新たな観光の形が誕生
2026年7月1日、島根県の松江観光協会美保関町支部が、glafit株式会社が提供する特定小型原動機付自転車「NFR-01 Lite」の導入を開始し、隣接する境港市観光案内所とで相互乗り捨てが可能な新たなサービスが始まりました。この取り組みは、観光客の回遊性を高め、地域間の移動をより快適にすることを目的としています。
美保関エリアの魅力
美保関町は、美保神社や美保関灯台をはじめとする観光名所が点在する港町です。2026年5月には、国の重要伝統的建造物群保存地区への選定が答申されるなど、歴史的な町並みの保存と活用に力を入れています。今回の電動サイクルの導入によって、美保関の観光地をより多くの人に楽しんでもらえることが期待されています。
地域課題の解決
境港エリアでは、以前から電動アシスト自転車のレンタルサービスが行われていましたが、特に美保関方面へのアクセスには課題がありました。

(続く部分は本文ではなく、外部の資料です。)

$ cat config.mk
export PLATFORM = sky130hd
export DESIGN_NAME = midi_note_voice_allocator
export DESIGN_NICKNAME = d
export VERILOG_FILES = /design/src/hdl/mnva_pkg.sv /design/src/hdl/mnva_ctrl.sv /design/src/hdl/mnva_datapath.sv /design/src/hdl/midi_note_voice_allocator.sv
export VERILOG_INCLUDE_DIRS = /design/src /design/src/hdl
export SDC_FILE = /design/constraint.sdc
export NUM_CORES = 1
export LEC_CHECK = 0
export BUFFER_PORTS_ARGS = -buffer_cell sky130_fd_sc_hd__clkbuf_2
export CAP_MARGIN = 20
export CORE_MARGIN = 1.5
export CORE_UTILIZATION = 45
export DETAILED_ROUTE_END_ITERATION = 8
export PLACE_DENSITY = 0.67
export SYNTH_ARGS = -nofsm -noshare
export SYNTH_HDL_FRONTEND = slang
export SYNTH_SLANG_ARGS = --single-unit
$ cat constraint.sdc
create_clock -name clk -period 6.2 [get_ports clk]
set_input_delay 1.24 -clock clk [delete_from_list [all_inputs] [get_ports clk]]
set_output_delay 1.24 -clock clk [all_outputs]
set_load 0.05 [all_outputs]
$ cat src/hdl/assert_macros.svh
// Assertion shorthands shared by the allocator RTL.
// Each use expects signals named clk and rst in the including module.
`ifndef ASSERT_MACROS_SVH
`define ASSERT_MACROS_SVH

// Property must hold at every edge out of reset.
`define CHK(label, prop, msg) \
  label: assert property (@(posedge clk) disable iff (rst) (prop)) \
    else $error(msg);

// Condition on one edge implies a condition on the next edge.
`define CHK_NEXT(label, pre, post, msg) \
  label: assert property (@(posedge clk) disable iff (rst) (pre) |=> (post)) \
    else $error(msg);

`endif

$ cat src/hdl/mnva_pkg.sv
// Shared types and constants for the MIDI note voice allocator.
// Used by mnva_ctrl, mnva_datapath and the top level; no dependencies.
`default_nettype none

package mnva_pkg;

  localparam int VOICES_DEFAULT = 8;
  localparam int IN_W           = 8;
  localparam int NOTE_W         = 7;
  localparam int KIND_W         = 2;
  localparam int SLOT_W         = 3;
  localparam int PACK_SLOTS     = 8;
  localparam int ACT_W          = PACK_SLOTS * NOTE_W;
  localparam int OUT_FIELDS_W   = 1 + KIND_W + SLOT_W + 2 * NOTE_W + ACT_W;
  localparam int OUT_W          = ((OUT_FIELDS_W + 7) / 8) * 8;

  localparam logic [IN_W-1:0] STATUS_OFF = 8'd128;
  localparam logic [IN_W-1:0] STATUS_ON  = 8'd144;

  typedef enum logic [KIND_W-1:0] {
    EV_NONE     = 2'd0,
    EV_STORED   = 2'd1,
    EV_RELEASED = 2'd2,
    EV_NOMATCH  = 2'd3
  } event_kind_t;

  // MIDI parser phase
  typedef enum logic [2:0] {
    PH_IDLE = 3'b001,
    PH_NOTE = 3'b010,
    PH_VEL  = 3'b100
  } phase_t;

  // What the current byte asks of the slot file
  typedef enum logic [1:0] {
    DEC_NONE    = 2'd0,
    DEC_STORE   = 2'd1,
    DEC_RELEASE = 2'd2
  } dec_t;

  typedef enum logic [4:0] {
    ST_IDLE   = 5'b00001,
    ST_DECODE = 5'b00010,
    ST_ADV    = 5'b00100,
    ST_MATCH  = 5'b01000,
    ST_EMIT   = 5'b10000
  } ctl_state_t;

  typedef struct packed {
    logic load_byte;
    logic apply_decode;
    logic adv_step;
    logic match_step;
    logic emit;
  } cmd_t;

  typedef struct packed {
    dec_t dec;
    logic free_hit;
    logic adv_last;
    logic match_hit;
    logic match_last;
    logic out_free;
  } stat_t;

endpackage

`default_nettype wire

$ cat src/hdl/mnva_ctrl.sv
// Sequencer for the allocator: accept, decode, slot scan, result hand-off.
// Depends on mnva_pkg and assert_macros.svh.
`default_nettype none
`include "assert_macros.svh"

module mnva_ctrl (
  input  wire                  clk,
  input  wire                  rst,
  input  wire                  s_tvalid,
  output logic                 s_tready,
  input  wire mnva_pkg::stat_t stat,
  output mnva_pkg::cmd_t       cmd
);
  import mnva_pkg::*;

  ctl_state_t state, state_next;

  always_ff @(posedge clk) begin
    if (rst) begin
      state <= ST_IDLE;
    end else begin
      state <= state_next;
    end
  end

  always_comb begin
    state_next = state;
    cmd        = '0;
    s_tready   = 1'b0;
    unique case (state)
      ST_IDLE: begin
        s_tready = 1'b1;
        if (s_tvalid) begin
          cmd.load_byte = 1'b1;
          state_next    = ST_DECODE;
        end
      end
      ST_DECODE: begin
        cmd.apply_decode = 1'b1;
        unique case (stat.dec)
          DEC_STORE:   state_next = ST_ADV;
          DEC_RELEASE: state_next = ST_MATCH;
          default:     state_next = ST_EMIT;
        endcase
      end
      ST_ADV: begin
        cmd.adv_step = 1'b1;
        if (stat.free_hit || stat.adv_last) begin
          state_next = ST_EMIT;
        end
      end
      ST_MATCH: begin
        cmd.match_step = 1'b1;
        if (stat.match_hit || stat.match_last) begin
          state_next = ST_EMIT;
        end
      end
      ST_EMIT: begin
        if (stat.out_free) begin
          cmd.emit   = 1'b1;
          state_next = ST_IDLE;
        end
      end
      default: state_next = ST_IDLE;
    endcase
  end

  `CHK_NEXT(a_accept_decodes, s_tvalid && s_tready, state == ST_DECODE, "beat not decoded")
  `CHK(a_one_beat_inflight, !(s_tready && (cmd.emit || cmd.adv_step)), "accept while busy")
  `CHK_NEXT(a_emit_to_idle, cmd.emit, state == ST_IDLE, "emit did not return to idle")

endmodule

`default_nettype wire

$ cat src/hdl/mnva_datapath.sv
// Datapath: MIDI parser registers, voice slot file, scan counter, result register.
// Depends on mnva_pkg and assert_macros.svh; driven by mnva_ctrl commands.
`default_nettype none
`include "assert_macros.svh"

module mnva_datapath #(
  parameter int VOICES = mnva_pkg::VOICES_DEFAULT
) (
  input  wire                        clk,
  input  wire                        rst,
  input  wire  [mnva_pkg::IN_W-1:0]  s_tdata,
  output logic                       m_tvalid,
  input  wire                        m_tready,
  output logic [mnva_pkg::OUT_W-1:0] m_tdata,
  input  wire  mnva_pkg::cmd_t       cmd,
  output mnva_pkg::stat_t            stat
);
  import mnva_pkg::*;

  localparam int IDXW   = $clog2(VOICES);
  localparam int PACK_N = (VOICES < PACK_SLOTS) ? VOICES : PACK_SLOTS;
  localparam int PAD_W  = OUT_W - OUT_FIELDS_W;
  localparam logic [IDXW-1:0] LAST_IDX = IDXW'(VOICES - 1);

  // parser state
  logic [IN_W-1:0]   rx_byte;
  phase_t            phase, phase_next;
  logic              last_on, last_on_next;
  logic [NOTE_W-1:0] pending_note, pending_next;
  dec_t              dec;

  // slot file and scan
  logic [NOTE_W-1:0] voices [VOICES];
  logic [IDXW-1:0]   alloc_ptr;
  logic [IDXW-1:0]   cnt;
  logic [IDXW-1:0]   cnt_inc;
  logic [IDXW-1:0]   ptr_inc;
  logic [NOTE_W-1:0] scan_note;

  // result in progress
  logic              res_done;
  event_kind_t       res_kind;
  logic [SLOT_W-1:0] res_slot;
  logic [NOTE_W-1:0] res_note;
  logic [NOTE_W-1:0] res_vel;

  // result register
  logic              out_done;
  event_kind_t       out_kind;
  logic [SLOT_W-1:0] out_slot;
  logic [NOTE_W-1:0] out_note;
  logic [NOTE_W-1:0] out_vel;
  logic [ACT_W-1:0]  out_active;
  logic [ACT_W-1:0]  packed_slots;

  function automatic logic [SLOT_W-1:0] to_slot(input logic [IDXW-1:0] idx);
    logic [IDXW+SLOT_W-1:0] wide;
    wide = {{SLOT_W{1'b0}}, idx};
    return wide[SLOT_W-1:0];
  endfunction

  // byte decode against the parser phase
  always_comb begin
    phase_next   = phase;
    last_on_next = last_on;
    pending_next = pending_note;
    dec          = DEC_NONE;
    unique case (phase)
      PH_IDLE: begin
        if (rx_byte[IN_W-1]) begin
          if (rx_byte == STATUS_OFF || rx_byte == STATUS_ON) begin
            last_on_next = (rx_byte == STATUS_ON);
            phase_next   = PH_NOTE;
          end
        end else begin
          // running status: data byte is the note under the last status
          pending_next = rx_byte[NOTE_W-1:0];
          phase_next   = PH_VEL;
        end
      end
      PH_NOTE: begin
        if (!rx_byte[IN_W-1]) begin
          pending_next = rx_byte[NOTE_W-1:0];
          phase_next   = PH_VEL;
        end
      end
      PH_VEL: begin
        if (!rx_byte[IN_W-1]) begin
          phase_next = PH_IDLE;
          dec = (last_on && rx_byte[NOTE_W-1:0] != '0) ? DEC_STORE : DEC_RELEASE;
        end
      end
      default: phase_next = PH_IDLE;
    endcase
  end

  assign cnt_inc   = (cnt == LAST_IDX) ? '0 : cnt + IDXW'(1);
  assign ptr_inc   = (alloc_ptr == LAST_IDX) ? '0 : alloc_ptr + IDXW'(1);
  assign scan_note = voices[cnt];

  assign stat.dec        = dec;
  assign stat.free_hit   = (scan_note == '0);
  assign stat.adv_last   = (cnt == alloc_ptr);
  assign stat.match_hit  = (scan_note == res_note);
  assign stat.match_last = (cnt == LAST_IDX);
  assign stat.out_free   = !m_tvalid || m_tready;

  always_ff @(posedge clk) begin
    if (rst) begin
      phase        <= PH_IDLE;
      last_on      <= 1'b0;
      pending_note <= '0;
      alloc_ptr    <= '0;
      for (int k = 0; k < VOICES; k++) begin
        voices[k] <= '0;
      end
    end else begin
      if (cmd.apply_decode) begin
        phase        <= phase_next;
        last_on      <= last_on_next;
        pending_note <= pending_next;
        if (dec == DEC_STORE) begin
          voices[alloc_ptr] <= pending_note;
        end
      end
      if (cmd.adv_step && stat.free_hit) begin
        alloc_ptr <= cnt;
      end
      if (cmd.match_step && stat.match_hit) begin
        voices[cnt] <= '0;
      end
    end
  end

  // scan counter and result fields
  always_ff @(posedge clk) begin
    if (cmd.load_byte) begin
      rx_byte <= s_tdata;
    end
    if (cmd.apply_decode) begin
      res_done <= (dec != DEC_NONE);
      res_note <= (dec != DEC_NONE) ? pending_note : '0;
      res_vel  <= (dec != DEC_NONE) ? rx_byte[NOTE_W-1:0] : '0;
      res_slot <= (dec == DEC_STORE) ? to_slot(alloc_ptr) : '0;
      cnt      <= (dec == DEC_STORE) ? ptr_inc : '0;
      case (dec)
        DEC_STORE:   res_kind <= EV_STORED;
        DEC_RELEASE: res_kind <= EV_NOMATCH;
        default:     res_kind <= EV_NONE;
      endcase
    end
    if (cmd.adv_step && !stat.free_hit) begin
      cnt <= cnt_inc;
    end
    if (cmd.match_step) begin
      if (stat.match_hit) begin
        res_kind <= EV_RELEASED;
        res_slot <= to_slot(cnt);
      end else begin
        cnt <= cnt_inc;
      end
    end
  end

  always_comb begin
    packed_slots = '0;
    for (int k = 0; k < PACK_N; k++) begin
      packed_slots[k*NOTE_W +: NOTE_W] = voices[k];
    end
  end

  always_ff @(posedge clk) begin
    if (rst) begin
      m_tvalid <= 1'b0;
    end else if (cmd.emit) begin
      m_tvalid <= 1'b1;
    end else if (m_tready) begin
      m_tvalid <= 1'b0;
    end
  end

  always_ff @(posedge clk) begin
    if (cmd.emit) begin
      out_done   <= res_done;
      out_kind   <= res_kind;
      out_slot   <= res_slot;
      out_note   <= res_note;
      out_vel    <= res_vel;
      out_active <= packed_slots;
    end
  end

  assign m_tdata = {{PAD_W{1'b0}}, out_active, out_vel, out_note, out_slot, out_kind, out_done};

  `CHK(a_ptr_range, alloc_ptr <= LAST_IDX, "allocation pointer out of range")
  `CHK(a_done_kind, !m_tvalid || (out_done == (out_kind != EV_NONE)), "done and kind disagree")
  `CHK(a_nomatch_slot, !m_tvalid || out_kind != EV_NOMATCH || out_slot == '0, "bad miss slot")

endmodule

`default_nettype wire

$ cat src/hdl/midi_note_voice_allocator.sv
// MIDI note voice allocator. Takes one received MIDI byte per input beat and
// returns exactly one result beat per byte. Channel-1 note-on (144) and
// note-off (128) are parsed with running status; a note-on with nonzero
// velocity stores the note in the slot under the allocation pointer, which
// then moves to the next free slot (wrapping) or stays if none is free; a
// note-off or zero-velocity note-on clears the lowest slot with that note.
// A byte that completes no message is accepted, decoded and handed off; a
// note message also scans the slot register file between decode and
// hand-off, one slot per cycle.
// A new byte is taken while the previous result still waits on m_tready.
// Depends on mnva_pkg, mnva_ctrl and mnva_datapath.
`default_nettype none

module midi_note_voice_allocator #(
  parameter int VOICES = mnva_pkg::VOICES_DEFAULT
) (
  input  wire                        clk,
  input  wire                        rst,
  input  wire                        s_tvalid,
  output logic                       s_tready,
  input  wire  [mnva_pkg::IN_W-1:0]  s_tdata,  // rx_byte
  output logic                       m_tvalid,
  input  wire                        m_tready,
  // message_done, event_kind, slot_index, note_number, note_velocity,
  // active_notes, zero pad
  output logic [mnva_pkg::OUT_W-1:0] m_tdata
);
  import mnva_pkg::*;

  cmd_t  cmd;
  stat_t stat;

  mnva_ctrl u_ctrl (
    .clk      (clk),
    .rst      (rst),
    .s_tvalid (s_tvalid),
    .s_tready (s_tready),
    .stat     (stat),
    .cmd      (cmd)
  );

  mnva_datapath #(
    .VOICES (VOICES)
  ) u_datapath (
    .clk      (clk),
    .rst      (rst),
    .s_tdata  (s_tdata),
    .m_tvalid (m_tvalid),
    .m_tready (m_tready),
    .m_tdata  (m_tdata),
    .cmd      (cmd),
    .stat     (stat)
  );

endmodule

`default_nettype wire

境水道大橋は、特に夏場には課題となる高低差があり、観光客は往復にかなりの体力を要していました。また、美保関の観光名所である美保関灯台は公共交通機関がなく、徒歩での移動は長くなってしまいます。これらの課題を解決するために、「NFR-01 Lite」の導入が決定されました。
自由な周遊体験
「NFR-01 Lite」は、16歳以上であれば免許不要で運転できる特定小型原付です。最高速度は20km/hで、スロットル操作だけで簡単に走行できるため、坂道でもスムーズに移動できます。導入により、境港から美保関への移動がより快適になり、観光名所を自分のペースで巡ることができるようになります。
観光をさらに楽しむ要素
新たに始まった相互乗り捨てサービスにより、境港と美保関の間で自由な移動が可能になりました。このサービスでは、境港で借りた電動サイクルを美保関で返却したり、その逆も可能です。この手軽さによって、途中で気になった海岸沿いの景勝地に立ち寄りやすく、観光体験がさらに充実することでしょう。
バッテリー交換も便利
境港市観光案内所と松江観光協会美保関町支部では、バッテリー交換も可能です。税込1,100円で、予備バッテリーを利用することで長距離ライドも安心して楽しむことができます。
今後の展望
glafit株式会社は、今後も観光地ごとのニーズに応じたモビリティサービスを拡充していく予定です。境夢みなとターミナルでの貸し出しや、予約状況に応じた車体配置転換など、より多くの観光客が快適に移動できる仕組みを整えていくとしています。これにより、地域の回遊性を向上させ、新しい観光体験を提供することを目指しています。
今回の電動サイクル導入は、境港と美保関の協力によって実現しました。観光の新しいスタイルを提案し、訪れる人々にとって素敵な思い出になるような旅をサポートしていきます。